How to complete this task: Check the entries below and say how many lines include the word "stage". No other text is wanted.

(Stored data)
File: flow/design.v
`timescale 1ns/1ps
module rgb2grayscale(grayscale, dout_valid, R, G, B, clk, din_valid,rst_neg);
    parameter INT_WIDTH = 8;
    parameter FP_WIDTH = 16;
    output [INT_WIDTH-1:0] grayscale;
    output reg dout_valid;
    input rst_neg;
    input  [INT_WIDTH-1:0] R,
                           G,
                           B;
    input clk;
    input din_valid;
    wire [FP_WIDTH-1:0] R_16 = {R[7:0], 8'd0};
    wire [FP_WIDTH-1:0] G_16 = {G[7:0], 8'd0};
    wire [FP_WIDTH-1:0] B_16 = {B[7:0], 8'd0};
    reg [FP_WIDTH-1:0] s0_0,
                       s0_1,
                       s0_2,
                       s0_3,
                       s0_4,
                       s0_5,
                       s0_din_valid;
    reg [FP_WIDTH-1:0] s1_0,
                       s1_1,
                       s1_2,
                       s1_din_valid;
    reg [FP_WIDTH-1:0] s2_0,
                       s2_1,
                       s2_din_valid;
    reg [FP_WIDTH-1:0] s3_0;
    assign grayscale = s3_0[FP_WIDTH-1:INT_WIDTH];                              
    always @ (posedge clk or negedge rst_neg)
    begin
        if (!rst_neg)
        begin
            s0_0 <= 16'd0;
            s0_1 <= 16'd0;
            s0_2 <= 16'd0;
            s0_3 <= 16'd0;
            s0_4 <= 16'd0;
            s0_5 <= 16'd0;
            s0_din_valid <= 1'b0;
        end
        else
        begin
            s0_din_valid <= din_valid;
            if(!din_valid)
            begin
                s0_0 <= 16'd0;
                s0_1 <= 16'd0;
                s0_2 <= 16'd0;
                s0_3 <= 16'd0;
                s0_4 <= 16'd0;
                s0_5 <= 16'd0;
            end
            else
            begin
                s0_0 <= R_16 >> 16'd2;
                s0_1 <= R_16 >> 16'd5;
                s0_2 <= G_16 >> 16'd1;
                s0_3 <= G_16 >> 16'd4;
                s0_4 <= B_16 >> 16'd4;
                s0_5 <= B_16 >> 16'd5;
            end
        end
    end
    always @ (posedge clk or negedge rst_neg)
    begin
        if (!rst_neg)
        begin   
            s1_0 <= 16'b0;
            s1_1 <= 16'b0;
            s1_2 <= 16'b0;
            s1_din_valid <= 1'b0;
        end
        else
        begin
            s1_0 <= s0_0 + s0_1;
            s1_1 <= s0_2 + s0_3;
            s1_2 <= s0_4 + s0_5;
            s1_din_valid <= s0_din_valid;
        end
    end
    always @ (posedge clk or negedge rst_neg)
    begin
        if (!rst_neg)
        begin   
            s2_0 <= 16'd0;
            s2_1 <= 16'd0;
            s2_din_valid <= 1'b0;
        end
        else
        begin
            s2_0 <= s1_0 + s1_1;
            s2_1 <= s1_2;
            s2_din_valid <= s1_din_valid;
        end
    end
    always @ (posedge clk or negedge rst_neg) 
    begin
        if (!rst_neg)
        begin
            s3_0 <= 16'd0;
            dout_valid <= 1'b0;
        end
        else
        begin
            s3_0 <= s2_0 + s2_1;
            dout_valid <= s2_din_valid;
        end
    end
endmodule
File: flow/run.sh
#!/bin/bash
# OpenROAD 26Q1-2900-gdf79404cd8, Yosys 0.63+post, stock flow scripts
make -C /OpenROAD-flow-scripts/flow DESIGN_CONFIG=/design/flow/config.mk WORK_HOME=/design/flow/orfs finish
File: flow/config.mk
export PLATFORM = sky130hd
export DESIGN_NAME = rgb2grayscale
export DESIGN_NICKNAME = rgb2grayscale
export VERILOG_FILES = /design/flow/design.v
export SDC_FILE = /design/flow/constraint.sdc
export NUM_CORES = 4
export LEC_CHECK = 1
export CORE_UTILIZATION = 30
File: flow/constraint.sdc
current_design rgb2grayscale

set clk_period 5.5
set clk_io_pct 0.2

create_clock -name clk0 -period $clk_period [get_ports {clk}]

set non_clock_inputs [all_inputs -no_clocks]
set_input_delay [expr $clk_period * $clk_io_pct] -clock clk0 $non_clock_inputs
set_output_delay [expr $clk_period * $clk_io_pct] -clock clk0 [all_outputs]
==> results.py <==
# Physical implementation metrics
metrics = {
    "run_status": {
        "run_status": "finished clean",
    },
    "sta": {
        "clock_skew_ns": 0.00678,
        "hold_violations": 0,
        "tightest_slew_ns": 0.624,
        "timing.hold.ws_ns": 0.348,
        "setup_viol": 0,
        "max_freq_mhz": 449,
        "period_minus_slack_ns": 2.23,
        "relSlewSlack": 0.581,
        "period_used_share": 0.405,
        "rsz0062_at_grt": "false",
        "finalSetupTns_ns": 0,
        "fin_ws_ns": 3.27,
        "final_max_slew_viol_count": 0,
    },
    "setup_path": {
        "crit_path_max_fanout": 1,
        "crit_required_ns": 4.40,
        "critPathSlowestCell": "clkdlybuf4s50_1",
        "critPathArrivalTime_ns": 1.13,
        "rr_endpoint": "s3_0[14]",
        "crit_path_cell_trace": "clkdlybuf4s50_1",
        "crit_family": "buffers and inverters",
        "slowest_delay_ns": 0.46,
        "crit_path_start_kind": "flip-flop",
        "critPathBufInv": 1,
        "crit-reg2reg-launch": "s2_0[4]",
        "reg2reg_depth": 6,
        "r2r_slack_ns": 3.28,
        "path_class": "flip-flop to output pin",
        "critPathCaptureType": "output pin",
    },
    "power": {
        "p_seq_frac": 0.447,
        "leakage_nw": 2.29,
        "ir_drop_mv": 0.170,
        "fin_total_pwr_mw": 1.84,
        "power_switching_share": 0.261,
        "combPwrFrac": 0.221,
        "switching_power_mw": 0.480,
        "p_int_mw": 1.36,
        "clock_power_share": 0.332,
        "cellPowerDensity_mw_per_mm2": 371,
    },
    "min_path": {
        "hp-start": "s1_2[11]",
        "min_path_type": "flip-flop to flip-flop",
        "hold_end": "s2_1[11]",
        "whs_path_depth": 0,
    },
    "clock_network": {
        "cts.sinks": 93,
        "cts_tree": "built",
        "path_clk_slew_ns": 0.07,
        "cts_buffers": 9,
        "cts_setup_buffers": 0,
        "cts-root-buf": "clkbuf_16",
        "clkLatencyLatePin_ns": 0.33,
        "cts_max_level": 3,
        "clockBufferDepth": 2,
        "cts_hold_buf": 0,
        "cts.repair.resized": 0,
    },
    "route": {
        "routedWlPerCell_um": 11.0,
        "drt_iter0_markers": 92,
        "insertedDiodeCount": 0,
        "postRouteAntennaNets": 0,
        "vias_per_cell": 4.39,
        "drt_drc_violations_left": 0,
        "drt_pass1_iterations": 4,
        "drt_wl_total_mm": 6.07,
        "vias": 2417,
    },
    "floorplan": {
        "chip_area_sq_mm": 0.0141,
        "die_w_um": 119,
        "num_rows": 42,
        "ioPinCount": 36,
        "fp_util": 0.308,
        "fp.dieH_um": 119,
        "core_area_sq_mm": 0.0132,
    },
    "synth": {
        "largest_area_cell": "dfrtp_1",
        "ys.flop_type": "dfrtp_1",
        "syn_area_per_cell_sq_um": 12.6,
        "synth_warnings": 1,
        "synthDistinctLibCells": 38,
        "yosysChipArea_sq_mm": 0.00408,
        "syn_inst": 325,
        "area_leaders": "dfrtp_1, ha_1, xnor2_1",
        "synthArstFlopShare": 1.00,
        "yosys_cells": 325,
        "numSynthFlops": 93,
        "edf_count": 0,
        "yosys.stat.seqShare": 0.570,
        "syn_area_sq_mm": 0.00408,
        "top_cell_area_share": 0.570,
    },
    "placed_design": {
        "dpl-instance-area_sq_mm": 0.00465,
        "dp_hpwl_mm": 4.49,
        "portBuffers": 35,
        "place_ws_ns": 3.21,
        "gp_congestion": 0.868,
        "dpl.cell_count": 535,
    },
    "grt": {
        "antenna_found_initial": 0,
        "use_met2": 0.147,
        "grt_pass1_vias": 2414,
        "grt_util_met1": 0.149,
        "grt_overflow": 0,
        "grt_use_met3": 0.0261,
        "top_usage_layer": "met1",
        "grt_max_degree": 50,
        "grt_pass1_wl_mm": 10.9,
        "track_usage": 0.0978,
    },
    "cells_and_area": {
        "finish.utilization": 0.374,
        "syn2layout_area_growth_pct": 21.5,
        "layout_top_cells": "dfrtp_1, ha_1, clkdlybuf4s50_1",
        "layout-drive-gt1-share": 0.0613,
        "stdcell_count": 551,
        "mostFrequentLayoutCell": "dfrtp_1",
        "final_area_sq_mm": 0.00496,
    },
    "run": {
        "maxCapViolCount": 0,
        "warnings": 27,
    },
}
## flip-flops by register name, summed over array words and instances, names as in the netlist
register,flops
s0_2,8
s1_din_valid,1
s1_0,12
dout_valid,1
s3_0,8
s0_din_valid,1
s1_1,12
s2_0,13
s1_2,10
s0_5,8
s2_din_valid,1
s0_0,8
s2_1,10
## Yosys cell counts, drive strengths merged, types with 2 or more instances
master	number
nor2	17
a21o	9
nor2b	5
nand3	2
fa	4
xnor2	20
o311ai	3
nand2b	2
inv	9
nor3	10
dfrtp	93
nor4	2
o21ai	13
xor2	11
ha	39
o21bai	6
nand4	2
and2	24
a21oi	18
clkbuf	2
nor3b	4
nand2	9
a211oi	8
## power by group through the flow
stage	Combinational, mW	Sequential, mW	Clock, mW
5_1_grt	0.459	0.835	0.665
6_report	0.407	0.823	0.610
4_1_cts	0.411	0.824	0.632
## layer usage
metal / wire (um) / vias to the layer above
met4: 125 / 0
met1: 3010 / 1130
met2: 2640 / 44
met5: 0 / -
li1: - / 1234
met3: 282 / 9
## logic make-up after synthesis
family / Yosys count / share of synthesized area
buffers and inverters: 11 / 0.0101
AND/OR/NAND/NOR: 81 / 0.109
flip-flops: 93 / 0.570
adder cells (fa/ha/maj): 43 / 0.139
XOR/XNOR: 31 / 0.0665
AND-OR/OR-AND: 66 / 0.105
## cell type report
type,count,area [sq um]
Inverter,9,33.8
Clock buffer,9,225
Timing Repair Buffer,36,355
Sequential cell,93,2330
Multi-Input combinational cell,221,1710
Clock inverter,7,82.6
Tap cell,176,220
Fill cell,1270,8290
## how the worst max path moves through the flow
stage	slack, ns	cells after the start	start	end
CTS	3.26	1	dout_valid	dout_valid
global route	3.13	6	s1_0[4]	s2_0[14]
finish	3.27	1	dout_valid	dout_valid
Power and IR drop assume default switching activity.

Your solution: 2